AUTHOR=Lam Sai-Kit , Zhang Yuanpeng , Zhang Jiang , Li Bing , Sun Jia-Chen , Liu Carol Yee-Tung , Chou Pak-Hei , Teng Xinzhi , Ma Zong-Rui , Ni Rui-Yan , Zhou Ta , Peng Tao , Xiao Hao-Nan , Li Tian , Ren Ge , Cheung Andy Lai-Yin , Lee Francis Kar-Ho , Yip Celia Wai-Yi , Au Kwok-Hung , Lee Victor Ho-Fun , Chang Amy Tien-Yee , Chan Lawrence Wing-Chi , Cai Jing TITLE=Multi-Organ Omics-Based Prediction for Adaptive Radiation Therapy Eligibility in Nasopharyngeal Carcinoma Patients Undergoing Concurrent Chemoradiotherapy JOURNAL=Frontiers in Oncology VOLUME=11 YEAR=2022 URL=https://www.frontiersin.org/journals/oncology/articles/10.3389/fonc.2021.792024 DOI=10.3389/fonc.2021.792024 ISSN=2234-943X ABSTRACT=Purpose

To investigate the role of different multi-organ omics-based prediction models for pre-treatment prediction of Adaptive Radiotherapy (ART) eligibility in patients with nasopharyngeal carcinoma (NPC).

Methods and Materials

Pre-treatment contrast-enhanced computed tomographic and magnetic resonance images, radiotherapy dose and contour data of 135 NPC patients treated at Hong Kong Queen Elizabeth Hospital were retrospectively analyzed for extraction of multi-omics features, namely Radiomics (R), Morphology (M), Dosiomics (D), and Contouromics (C), from a total of eight organ structures. During model development, patient cohort was divided into a training set and a hold-out test set in a ratio of 7 to 3 via 20 iterations. Four single-omics models (R, M, D, C) and four multi-omics models (RD, RC, RM, RMDC) were developed on the training data using Ridge and Multi-Kernel Learning (MKL) algorithm, respectively, under 10-fold cross validation, and evaluated on hold-out test data using average area under the receiver-operator-characteristics curve (AUC). The best-performing single-omics model was first determined by comparing the AUC distribution across the 20 iterations among the four single-omics models using two-sided student t-test, which was then retrained using MKL algorithm for a fair comparison with the four multi-omics models.

Results

The R model significantly outperformed all other three single-omics models (all p-value<0.0001), achieving an average AUC of 0.942 (95%CI: 0.938-0.946) and 0.918 (95%CI: 0.903-0.933) in training and hold-out test set, respectively.

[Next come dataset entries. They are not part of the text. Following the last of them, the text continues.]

$ cat src/rtl/core/tsp_pkg.sv
`timescale 1ns / 1ps
// ----------------------------------------------------------------------------
// tsp_pkg
// Shared types and constants for the texture span painter.
// ----------------------------------------------------------------------------
package tsp_pkg;

  localparam int CoordW     = 32;
  localparam int PixAddrW   = 24;
  localparam int MemAddrW   = 16;
  localparam int ByteW      = 8;
  localparam int LenW       = 11;
  localparam int MaskW      = 12;
  localparam int FloorW     = 3;
  localparam int StrideW    = 13;
  localparam int InDataW    = 200;
  localparam int InUserW    = 2;
  localparam int OutDataW   = 40;
  localparam int CfgAddrW   = 2;
  localparam int CfgDataW   = 16;
  localparam int LutDepth   = 65536;

  localparam int QueueDepth = 4;
  localparam int QueuePtrW  = 2;
  localparam int QueueCntW  = 3;
  localparam int OutDepth   = 4;
  localparam int OutPtrW    = 2;
  localparam int OutCntW    = 3;

  localparam logic [MaskW-1:0]    WallMaskRst  = 12'd4095;
  localparam logic [FloorW-1:0]   FloorLog2Rst = 3'd6;
  localparam logic [StrideW-1:0]  StrideRst    = 13'd320;
  localparam logic [MemAddrW-1:0] ShadeBaseRst = 16'd0;

  typedef enum logic [1:0] {
    ACT_LOAD_TEX = 2'd0,
    ACT_LOAD_LUT = 2'd1,
    ACT_SPAN     = 2'd2,
    ACT_PIXEL    = 2'd3
  } act_e;

  typedef enum logic [1:0] {
    SPAN_WALL   = 2'd0,
    SPAN_OBJECT = 2'd1,
    SPAN_FLOOR  = 2'd2,
    SPAN_NONE   = 2'd3
  } span_e;

  typedef enum logic [1:0] {
    DRAW_PLAIN  = 2'd0,
    DRAW_MASKED = 2'd1,
    DRAW_TRANS  = 2'd2
  } draw_e;

  typedef enum logic [CfgAddrW-1:0] {
    CFG_WALL_MASK  = 2'd0,
    CFG_FLOOR_LOG2 = 2'd1,
    CFG_STRIDE     = 2'd2,
    CFG_SHADE_BASE = 2'd3
  } cfg_reg_e;

  typedef struct packed {
    logic [MaskW-1:0]    wall_mask;
    logic [FloorW-1:0]   floor_log2;
    logic [StrideW-1:0]  stride;
    logic [MemAddrW-1:0] shade_base;
  } cfg_t;

  typedef struct packed {
    act_e                action;
    logic [MemAddrW-1:0] mem_address;
    logic [ByteW-1:0]    mem_data;
    logic [CoordW-1:0]   start_u;
    logic [CoordW-1:0]   start_v;
    logic [CoordW-1:0]   step_u;
    logic [CoordW-1:0]   step_v;
    logic [PixAddrW-1:0] pixel_base;
    logic [LenW-1:0]     span_length;
    logic [1:0]          span_kind;
    logic [1:0]          draw_kind;
    logic [ByteW-1:0]    dest_pixel;
  } in_item_t;

  // Command word handed from the span walker to the pixel back end.
  typedef struct packed {
    act_e                kind;      // load texel, load entry or pixel
    logic [MemAddrW-1:0] mem_addr;  // load address or texel index
    logic [ByteW-1:0]    data;      // load byte or framebuffer value
    draw_e               draw;
    logic [PixAddrW-1:0] pix_addr;
    logic                last;
  } cmd_t;

  typedef struct packed {
    logic [PixAddrW-1:0] pixel_address;
    logic [ByteW-1:0]    pixel_value;
    logic                write_enable;
    logic                last;
  } out_t;

endpackage

$ cat src/rtl/core/tsp_cmd_queue.sv
`timescale 1ns / 1ps
// ----------------------------------------------------------------------------
// tsp_cmd_queue
// Short command FIFO between the span walker and the pixel back end.
// ----------------------------------------------------------------------------
module tsp_cmd_queue
  import tsp_pkg::*;
(
  input  logic clk_i,
  input  logic rst_ni,
  input  logic push_i,
  input  cmd_t push_cmd_i,
  output logic full_o,
  output logic valid_o,
  output cmd_t head_o,
  input  logic pop_i
);

  cmd_t                 entry_q [QueueDepth];
  logic [QueuePtrW-1:0] wr_ptr_q, rd_ptr_q;
  logic [QueueCntW-1:0] cnt_q;
  logic                 do_push, do_pop;

  assign full_o  = (cnt_q == QueueCntW'(QueueDepth));
  assign valid_o = (cnt_q != '0);
  assign head_o  = entry_q[rd_ptr_q];
  assign do_push = push_i && !full_o;
  assign do_pop  = pop_i && valid_o;

  always_ff @(posedge clk_i) begin
    if (do_push) begin
      entry_q[wr_ptr_q] <= push_cmd_i;
    end
  end

  always_ff @(posedge clk_i or negedge rst_ni) begin
    if (!rst_ni) begin
      wr_ptr_q <= '0;
      rd_ptr_q <= '0;
      cnt_q    <= '0;
    end else begin
      if (do_push) begin
        wr_ptr_q <= wr_ptr_q + QueuePtrW'(1);
      end
      if (do_pop) begin
        rd_ptr_q <= rd_ptr_q + QueuePtrW'(1);
      end
      if (do_push && !do_pop) begin
        cnt_q <= cnt_q + QueueCntW'(1);
      end else if (do_pop && !do_push) begin
        cnt_q <= cnt_q - QueueCntW'(1);
      end
    end
  end

endmodule

$ cat config.mk
export PLATFORM = sky130hd
export DESIGN_NAME = tsp_cmd_queue
export DESIGN_NICKNAME = d
export VERILOG_FILES = /design/src/rtl/core/tsp_pkg.sv /design/src/rtl/core/tsp_cmd_queue.sv
export SDC_FILE = /design/constraint.sdc
export NUM_CORES = 1
export LEC_CHECK = 0
export ABC_AREA = 1
export BUFFER_PORTS_ARGS = -buffer_cell sky130_fd_sc_hd__buf_2
export CAP_MARGIN = 20
export CORE_MARGIN = 1
export CORE_UTILIZATION = 62
export DETAILED_ROUTE_END_ITERATION = 6
export PLACE_DENSITY = 0.84
export SYNTH_ARGS = -nofsm -noshare
export SYNTH_HDL_FRONTEND = slang
export SYNTH_SLANG_ARGS = --single-unit
$ cat constraint.sdc
create_clock -name clk_i -period 7.79 [get_ports clk_i]
set_clock_uncertainty 0.2 [all_clocks]
set_input_delay 1.1685 -clock clk_i [delete_from_list [all_inputs] [get_ports clk_i]]
set_output_delay 1.1685 -clock clk_i [all_outputs]
set_load 0.02 [all_outputs]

When trained with MKL, the R model (R_MKL) yielded an increased AUC of 0.984 (95%CI: 0.981-0.988) and 0.927 (95%CI: 0.905-0.948) in training and hold-out test set respectively, while demonstrating no significant difference as compared to all studied multi-omics models in the hold-out test sets. Intriguingly, Radiomic features accounted for the majority of the final selected features, ranging from 64% to 94%, in all the studied multi-omics models.

Conclusions

Among all the studied models, the Radiomic model was found to play a dominant role for ART eligibility in NPC patients, and Radiomic features accounted for the largest proportion of features in all the multi-omics models.